A new survey out by The Harris Poll on behalf of the American Psychological Association found 68% of United States adults say the 2020 presidential election is causing them a significant amount of stress.
That number was 52% during the 2016 election.
Lisheila Ware of Pinellas County has concerns about key issues.
"Uncertain of the truth of everything the candidates are saying," Ware said.
She's also concerned about coronavirus come voting day.

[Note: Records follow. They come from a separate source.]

<file path="config.mk">
export PLATFORM = sky130hd
export DESIGN_NAME = mdu
export DESIGN_NICKNAME = d
export VERILOG_FILES = /design/src/mdu_pkg.sv /design/src/md_req_if.sv /design/src/div.sv /design/src/mul.sv /design/src/mdu.sv
export SDC_FILE = /design/constraint.sdc
export NUM_CORES = 2
export LEC_CHECK = 0
export BUFFER_PORTS_ARGS = -buffer_cell sky130_fd_sc_hd__buf_4
export CORE_ASPECT_RATIO = 1.4
export CORE_MARGIN = 4
export CORE_UTILIZATION = 50
export CTS_BUF_LIST = sky130_fd_sc_hd__clkbuf_8
export CTS_CLUSTER_SIZE = 25
export DETAILED_ROUTE_END_ITERATION = 10
export MAX_ROUTING_LAYER = met4
export PLACE_DENSITY_LB_ADDON = 0.3
export SLEW_MARGIN = 40
export SYNTH_ARGS = -nofsm -noshare
export SYNTH_HDL_FRONTEND = slang
export SYNTH_SLANG_ARGS = --single-unit
</file>
<file path="constraint.sdc">
create_clock -name clk -period 11.7 [get_ports clk]
set_clock_uncertainty 0.2 [all_clocks]
set_input_delay 0 -clock clk [delete_from_list [all_inputs] [get_ports clk]]
set_output_delay 0 -clock clk [all_outputs]
set_load 0.05 [all_outputs]
</file>
<file path="src/mdu_pkg.sv">
`default_nettype none

package mdu_pkg;

    // Width of a data word and of every operand.
    localparam int xlen = 32;

    // Operation presented by the core. Anything outside the M extension
    // is reduced to md_none before it reaches this unit.
    typedef enum logic [3:0] {
        md_none,
        md_mul,
        md_mulh,
        md_mulhsu,
        md_mulhu,
        md_div,
        md_divu,
        md_rem,
        md_remu
    } md_op_e;

    // Sequencer of the signed divide path.
    // d_init loads the magnitudes into the shift registers.
    // d_calc runs the shift-subtract steps.
    // d_sign restores the signs of quotient and remainder.
    typedef enum logic [1:0] {
        d_idle,
        d_init,
        d_calc,
        d_sign
    } div_state_e;

endpackage

`default_nettype wire

</file>
<file path="src/md_req_if.sv">
`timescale 1ns/1ns
`default_nettype none

// Request side of one arithmetic block. The top level drives operands and
// operation, and the block answers with hold while it is working.
interface md_req_if;

    logic [mdu_pkg::xlen-1:0] operand_a;
    logic [mdu_pkg::xlen-1:0] operand_b;
    mdu_pkg::md_op_e          op;
    logic                     hold;

    modport ctrl (
        output operand_a,
        output operand_b,
        output op,
        input  hold
    );

    modport unit (
        input  operand_a,
        input  operand_b,
        input  op,
        output hold
    );

endinterface

`default_nettype wire

</file>
<file path="src/div.sv">
`timescale 1ns/1ns
`default_nettype none

module div (
    input  logic                     clk,
    input  logic                     reset,

    md_req_if.unit                   bus,

    output logic [mdu_pkg::xlen-1:0] div_result_o,
    output logic [mdu_pkg::xlen-1:0] divu_result_o,
    output logic [mdu_pkg::xlen-1:0] rem_result_o,
    output logic [mdu_pkg::xlen-1:0] remu_result_o
);

    logic        sig_op, unsig_op;
    logic        divide_by_zero, divide_by_one, overflow;
    logic        start_u, busy_u, done_u;
    logic        start_s, busy_s, done_s;

    logic [4:0]  cnt_u;
    logic [32:0] rem_u;
    logic [31:0] quo_u;
    logic [31:0] divisor_u;
    logic [33:0] step_u;

    mdu_pkg::div_state_e state_s;
    logic [4:0]  cnt_s;
    logic        a_neg, q_neg;
    logic [31:0] mag_a, mag_b;
    logic [31:0] rem_s;
    logic [30:0] quo_s;
    logic [33:0] step_s;
    logic [31:0] div_q, rem_q;

    // One restoring step. The low bit of the return value is the new
    // quotient bit and the upper bits are the new partial remainder.
    function automatic logic [33:0] div_step(
        input logic [32:0] rem,
        input logic        next_bit,
        input logic [31:0] dvs
    );
        logic [32:0] trial;
        trial = {rem[31:0], next_bit};
        if (trial >= {1'b0, dvs}) begin
            return {trial - {1'b0, dvs}, 1'b1};
        end
        return {trial, 1'b0};
    endfunction

    assign sig_op   = bus.op inside {mdu_pkg::md_div, mdu_pkg::md_rem};
    assign unsig_op = bus.op inside {mdu_pkg::md_divu, mdu_pkg::md_remu};

    assign divide_by_zero = bus.operand_b == 32'h0000_0000;
    assign divide_by_one  = bus.operand_b == 32'h0000_0001;
    assign overflow       = bus.operand_a == 32'h8000_0000 && bus.operand_b == 32'hffff_ffff;

    assign start_u = unsig_op && !busy_u && !done_u;
    assign start_s = sig_op && !busy_s && !done_s;

    assign bus.hold = start_u || busy_u || start_s || busy_s;

    // The special cases finish in the start cycle, so their answers come
    // straight from the operands, which the core keeps steady.
    always_comb begin
        if (divide_by_zero) begin
            divu_result_o = 32'hffff_ffff;
            remu_result_o = bus.operand_a;
        end else if (divide_by_one) begin
            divu_result_o = bus.operand_a;
            remu_result_o = '0;
        end else begin
            divu_result_o = quo_u;
            remu_result_o = rem_u[31:0];
        end
    end

    always_comb begin
        if (divide_by_zero) begin
            div_result_o = 32'hffff_ffff;
            rem_result_o = bus.operand_a;
        end else if (divide_by_one || overflow) begin
            div_result_o = bus.operand_a;
            rem_result_o = '0;
        end else begin
            div_result_o = div_q;
            rem_result_o = rem_q;
        end
    end

    // Unsigned path. Thirty-two steps run on the cycles after the start.
    assign step_u = div_step(rem_u, quo_u[31], divisor_u);

    always_ff @(posedge clk) begin
        if (reset) begin
            busy_u <= 1'b0;
            done_u <= 1'b0;
            cnt_u  <= '0;
        end else if (!unsig_op) begin
            done_u <= 1'b0;
        end else if (start_u) begin
            cnt_u <= '0;
            if (divide_by_zero || divide_by_one) begin
                done_u <= 1'b1;
            end else begin
                busy_u    <= 1'b1;
                rem_u     <= '0;
                quo_u     <= bus.operand_a;
                divisor_u <= bus.operand_b;
            end
        end else if (busy_u) begin
            rem_u <= step_u[33:1];
            quo_u <= {quo_u[30:0], step_u[0]};
            cnt_u <= cnt_u + 5'd1;
            if (cnt_u == 5'd31) begin
                busy_u <= 1'b0;
                done_u <= 1'b1;
            end
        end
    end

    // Signed path. The top bit of the dividend magnitude is preloaded into
    // the remainder, since its quotient bit is always zero once the special
    // cases are excluded. That leaves 31 steps.
    assign step_s = div_step({1'b0, rem_s}, quo_s[30], mag_b);

    always_ff @(posedge clk) begin
        if (reset) begin
            state_s <= mdu_pkg::d_idle;
            busy_s  <= 1'b0;
            done_s  <= 1'b0;
            cnt_s   <= '0;
        end else if (!sig_op) begin
            done_s <= 1'b0;
        end else begin
            case (state_s)
                mdu_pkg::d_init: begin
                    state_s <= mdu_pkg::d_calc;
                    cnt_s   <= '0;
                    rem_s   <= {31'b0, mag_a[31]};
                    quo_s   <= mag_a[30:0];
                end
                mdu_pkg::d_calc: begin
                    rem_s <= step_s[32:1];
                    quo_s <= {quo_s[29:0], step_s[0]};
                    cnt_s <= cnt_s + 5'd1;
                    if (cnt_s == 5'd30) begin
                        state_s <= mdu_pkg::d_sign;
                    end
                end
                mdu_pkg::d_sign: begin
                    state_s <= mdu_pkg::d_idle;
                    busy_s  <= 1'b0;
                    done_s  <= 1'b1;
                    div_q   <= q_neg ? -{1'b0, quo_s} : {1'b0, quo_s};
                    // The remainder follows the sign of the dividend.
                    rem_q   <= a_neg ? -rem_s : rem_s;
                end
                default: begin
                    if (start_s) begin
                        if (divide_by_zero || divide_by_one || overflow) begin
                            done_s <= 1'b1;
                        end else begin
                            state_s <= mdu_pkg::d_init;
                            busy_s  <= 1'b1;
                            a_neg   <= bus.operand_a[31];
                            q_neg   <= bus.operand_a[31] ^ bus.operand_b[31];
                            mag_a   <= bus.operand_a[31] ? -bus.operand_a : bus.operand_a;
                            mag_b   <= bus.operand_b[31] ? -bus.operand_b : bus.operand_b;
                        end
                    end
                end
            endcase
        end
    end

    a_unsig_busy_done: assert property (@(posedge clk) disable iff (reset)
        !(busy_u && done_u));

    a_sig_busy_done: assert property (@(posedge clk) disable iff (reset)
        !(busy_s && done_s));

    // The top level only routes divide operations here, so a stray hold
    // would stall the core for an operation this block does not own.
    a_hold_only_div: assert property (@(posedge clk) disable iff (reset)
        !(sig_op || unsig_op) |-> !bus.hold);

endmodule

`default_nettype wire

</file>
<file path="src/mul.sv">
`timescale 1ns/1ns
`default_nettype none

module mul (
    input  logic                     clk,
    input  logic                     reset,

    md_req_if.unit                   bus,

    output logic [mdu_pkg::xlen-1:0] mul_result_o
);

    logic               mul_op;
    logic               a_signed, b_signed;
    logic               start, busy, done;
    logic [1:0]         cnt;

    logic [32:0]        ext_a, ext_b;
    logic [32:0]        opa, opb;

    logic signed [16:0] mx, my;
    logic signed [33:0] pp;
    logic signed [65:0] pp_ext;
    logic [65:0]        pp_shifted;
    logic [65:0]        acc;

    assign mul_op = bus.op inside {mdu_pkg::md_mul, mdu_pkg::md_mulh,
                                   mdu_pkg::md_mulhsu, mdu_pkg::md_mulhu};

    assign a_signed = bus.op inside {mdu_pkg::md_mulh, mdu_pkg::md_mulhsu};
    assign b_signed = bus.op == mdu_pkg::md_mulh;

    // Both operands become 33-bit signed values, so one signed product
    // serves every variant.
    assign ext_a = {a_signed & bus.operand_a[31], bus.operand_a};
    assign ext_b = {b_signed & bus.operand_b[31], bus.operand_b};

    assign start    = mul_op && !busy && !done;
    assign bus.hold = start || busy;

    // Each operand is a 17-bit signed high half and a 16-bit low half.
    // The low halves get a zero on top to keep them positive.
    always_comb begin
        case (cnt)
            2'd0: begin
                mx = $signed({1'b0, opa[15:0]});
                my = $signed({1'b0, opb[15:0]});
            end
            2'd1: begin
                mx = $signed({1'b0, opa[15:0]});
                my = $signed(opb[32:16]);
            end
            2'd2: begin
                mx = $signed(opa[32:16]);
                my = $signed({1'b0, opb[15:0]});
            end
            default: begin
                mx = $signed(opa[32:16]);
                my = $signed(opb[32:16]);
            end
        endcase
    end

    assign pp     = mx * my;
    assign pp_ext = pp;

    always_comb begin
        case (cnt)
            2'd0:    pp_shifted = pp_ext;
            2'd3:    pp_shifted = pp_ext <<< 32;
            default: pp_shifted = pp_ext <<< 16;
        endcase
    end

    always_ff @(posedge clk) begin
        if (reset) begin
            busy <= 1'b0;
            done <= 1'b0;
            cnt  <= '0;
        end else if (!mul_op) begin
            done <= 1'b0;
        end else if (start) begin
            busy <= 1'b1;
            cnt  <= '0;
            opa  <= ext_a;
            opb  <= ext_b;
            acc  <= '0;
        end else if (busy) begin
            acc <= acc + pp_shifted;
            cnt <= cnt + 2'd1;
            if (cnt == 2'd3) begin
                busy <= 1'b0;
                done <= 1'b1;
            end
        end
    end

    assign mul_result_o = (bus.op == mdu_pkg::md_mul) ? acc[31:0] : acc[63:32];

    // One start cycle and four partial products bound the stall.
    a_hold_bound: assert property (@(posedge clk) disable iff (reset)
        bus.hold [*5] |=> !bus.hold);

endmodule

`default_nettype wire

</file>
<file path="src/mdu.sv">
`timescale 1ns/1ns
`default_nettype none

module mdu (
    input  logic                     clk,
    input  logic                     reset,

    input  logic [mdu_pkg::xlen-1:0] first_operand_i,
    input  logic [mdu_pkg::xlen-1:0] second_operand_i,
    input  mdu_pkg::md_op_e          operation_i,

    output logic                     hold_o,
    output logic [mdu_pkg::xlen-1:0] result_o
);

    logic                     is_mul, is_div;
    logic [mdu_pkg::xlen-1:0] div_result, divu_result, rem_result, remu_result;
    logic [mdu_pkg::xlen-1:0] mul_result;

    md_req_if div_bus ();
    md_req_if mul_bus ();

    assign is_mul = operation_i inside {mdu_pkg::md_mul, mdu_pkg::md_mulh,
                                        mdu_pkg::md_mulhsu, mdu_pkg::md_mulhu};
    assign is_div = operation_i inside {mdu_pkg::md_div, mdu_pkg::md_divu,
                                        mdu_pkg::md_rem, mdu_pkg::md_remu};

    // Each block sees only its own operations. That keeps the done flag of
    // the idle block cleared while the other one works.
    assign div_bus.operand_a = first_operand_i;
    assign div_bus.operand_b = second_operand_i;
    assign div_bus.op        = is_div ? operation_i : mdu_pkg::md_none;

    assign mul_bus.operand_a = first_operand_i;
    assign mul_bus.operand_b = second_operand_i;
    assign mul_bus.op        = is_mul ? operation_i : mdu_pkg::md_none;

    div u_div (
        .clk           (clk),
        .reset         (reset),
        .bus           (div_bus),
        .div_result_o  (div_result),
        .divu_result_o (divu_result),
        .rem_result_o  (rem_result),
        .remu_result_o (remu_result)
    );

    mul u_mul (
        .clk          (clk),
        .reset        (reset),
        .bus          (mul_bus),
        .mul_result_o (mul_result)
    );

    assign hold_o = div_bus.hold | mul_bus.hold;

    always_comb begin
        case (operation_i)
            mdu_pkg::md_mul,
            mdu_pkg::md_mulh,
            mdu_pkg::md_mulhsu,
            mdu_pkg::md_mulhu: result_o = mul_result;
            mdu_pkg::md_div:   result_o = div_result;
            mdu_pkg::md_divu:  result_o = divu_result;
            mdu_pkg::md_rem:   result_o = rem_result;
            mdu_pkg::md_remu:  result_o = remu_result;
            default:           result_o = '0;
        endcase
    end

endmodule

`default_nettype wire

</file>
==> results.toml <==
[sta]
slew-limit-headroom = 0.453
setup_violations = 0
final.period_utilization = 0.949
drv_slew = 0
max_freq_mhz = 90.0
period_minus_slack_ns = 11.11
whs_ns = 0.0412
hold_violations = 0
rsz0062_at_grt = "false"
postLayoutSetupSlackWorst_ns = 0.592
worstMarginPinSlew_ns = 0.815
tns_ns = 0

[clock_tree]
htreeDepth = 3
insertion_delay_ns = 0.73
cts_buffers = 74
tritoncts = "built"
root_buffer = "clkbuf_8"
clkSinkCount = 439
clk_pin_slew_ns = 0.07
clock_path_buffers = 3

[routing]
vias = 33600
dr.pass1.iters = 6
drt_wl_total_mm = 140
post_drt_wl_per_cell_um = 25.4
vias_per_cell = 6.10
drc = 0
antenna_left = 0
drt_iter0_drc = 3335

[logic_synthesis]
synth.distinct_cells = 74
synth_area_um2 = 39900
synth-async-reset-ratio = 0
avgSynthCellArea_um2 = 9.54
yosysWarnings = 0
synth_edf_count = 419
syn_nets = 4780
synth_seq_cells = 439
synth_seq_area_share = 0.325
syn_inst = 4181
yosys_most_used_dff = "edfxtp_1"

[finish]
final_nets = 4990
seqCellArea_um2 = 13000
area_growth_syn_to_layout_pct = 12.7
multiInputGateArea_um2 = 24500
finalCoreUtilization = 0.569
drive_gt1_frac = 0.0956
fill_cells = 7026

[global_routing]
use_met2 = 0.554
grt_pass1_vias = 33400
grt_usage = 0.339
antenna_found_initial = 3
overflow = 0
busiest_layer = "met2"
met1_usage = 0.368
grt_max_degree = 67
use_met3 = 0.0421
grt_first_pass_wirelength_mm = 206

[placement]
gp_congestion = 1.05
pre_cts_slack_ns = 0.440
io_buffers = 102
dpl.hpwl_mm = 106

[floorplanning]
rows = 122
fp.dieArea_um2 = 84500
start_util = 0.505
fp.dieW_um = 247
die_h_um = 342
io_pins = 103
placeableCoreArea_um2 = 79100

[worst_setup_path]
crit_family = "adder cells"
cp.required_ns = 11.94
cp.arrival_ns = 11.35
critPathMaxStageDelay_ns = 0.60
cp-start-kind = "flip-flop"
endpoint_kind = "flip-flop"
worstSetupPathType = "reg -> reg"
worst-path-buf-inv = 8
cp_slowest_cell = "fa_1"
worst-path-max-fanout = 13

[hold_path]
hold_class = "in -> reg"

[status]
status = "finished, final reports clean"

[job]
cap_viol_max_count = 0
[tightest hold or removal path, cell delays in order]
cell           delay [ns]
dlygate4sd3_1        0.53
buf_4                0.18
xnor2_1              0.13
[cell usage after synthesis, drive strengths merged, types with 51 or more instances]
library cell,instances,area [um2]
a31oi,82,513
a22oi,63,598
o21ai,154,771
xnor2,208,1820
ha,230,2880
inv,467,1750
a21oi,173,866
nand2,489,1840
nor3,53,265
nand3,51,255
clkbuf,170,638
a21o,100,751
mux2i,110,1100
edfxtp,419,12600
nor2,386,1450
mux2,62,698
or4,52,394
fa,299,5990
xor2,53,464
[cells in the final DEF, fill, tap and decap left out, drive strengths merged, types with 22 or more instances in the layout]
| master | count |
|---|---|
| a211oi | 37 |
| a21o | 100 |
| a21oi | 173 |
| a22oi | 63 |
| a31oi | 82 |
| and2 | 33 |
| and3 | 22 |
| buf | 187 |
| clkbuf | 79 |
| dlygate4sd3 | 142 |
| edfxtp | 419 |
| fa | 299 |
| ha | 230 |
| inv | 493 |
| mux2 | 62 |
| mux2i | 110 |
| nand2 | 489 |
| nand2b | 38 |
| nand3 | 51 |
| nand4 | 31 |
| nor2 | 386 |
| nor3 | 53 |
| o21a | 22 |
| o21ai | 154 |
| o21bai | 34 |
| o22ai | 35 |
| o31ai | 41 |
| or3 | 32 |
| or4 | 52 |
| xnor2 | 208 |
| xor2 | 53 |
[per-layer routing]
metal	wire length, um	part of all wire	vias to the layer above
li1	-	-	15000
met1	47500	0.34	16300
met2	67400	0.48	1708
met3	10200	0.073	596
met4	14900	0.11	0
met5	0	0	-
[registers in the layout, indices dropped and copies added (netlist names), 5 cells and up]
register and cells:
u_div.rem_s 32, u_div.mag_b 32, u_div.divisor_u 32, u_div.rem_q 32, u_mul.opa 33, u_div.quo_u 32
u_div.quo_s 31, u_div.cnt_s 5, u_div.div_q 32, u_mul.acc 64, u_mul.opb 33, u_div.mag_a 32
u_div.cnt_u 5, u_div.rem_u 32
[area by class of cell]
class / count / share of cell area
Clock inverter: 53 / 0.00912
Antenna cell: 4 / 0.000222
Tap cell: 1054 / 0.0293
Timing Repair Buffer: 329 / 0.0649
Clock buffer: 79 / 0.0242
Multi-Input combinational cell: 3079 / 0.545
Inverter: 468 / 0.0391
Sequential cell: 439 / 0.289
[per-stage QoR]
step | instance area [um2] | std cells
final | 45000 | 5505
after CTS | 44800 | 5494
after floorplan | 39900 | 4181
after global routing | 45000 | 5504
after detailed placement | 41900 | 5220
after global placement | 41900 | 5217
[repair_timing]
item | in CTS | in global routing
hold buffers | 142 | 0
hold endpoints to repair | 272 | 0
setup endpoints to repair | 0 | 10
gates resized for setup | 0 | 4
buffers inserted | 0 | 6
[final timing paths]
kind              cells after the start          startpoint        endpoint  slack, ns
setup reg to reg                     39        u_mul.cnt[0]   u_mul.acc[61]       0.59
hold / removal                        3  first_operand_i[6]  u_div.mag_a[6]       0.04
setup / recovery                     39        u_mul.cnt[0]   u_mul.acc[61]       0.59
hold reg to reg                       2      u_div.cnt_u[4]  u_div.cnt_u[4]       0.31
[logic make-up after synthesis]
| group | synth area share |
|---|---|
| mux | 0.0451 |
| fa+ha+maj | 0.222 |
| buf+inv | 0.0636 |
| compound gates | 0.144 |
| simple gates | 0.143 |
| flops | 0.325 |
| xor+xnor | 0.0573 |
Power is left out: the tool's default activity adds up to more than one toggle a clock period on the data nets, which glitch-free logic cannot reach.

"I have to wonder who used the booth before me, and are sick people coming in to vote anyway?"
Clinical Psychotherapist, Dr. Carleah East, founder of SMILE Psychology says more people are presenting with an election-related disorder.
"Individuals are being diagnosed with what is called election stress disorder," Dr. East explained. "This is in basics, an anxiety affliction on that individual or stress affliction on that individual that is interrupting their ability to have clear thought processes.”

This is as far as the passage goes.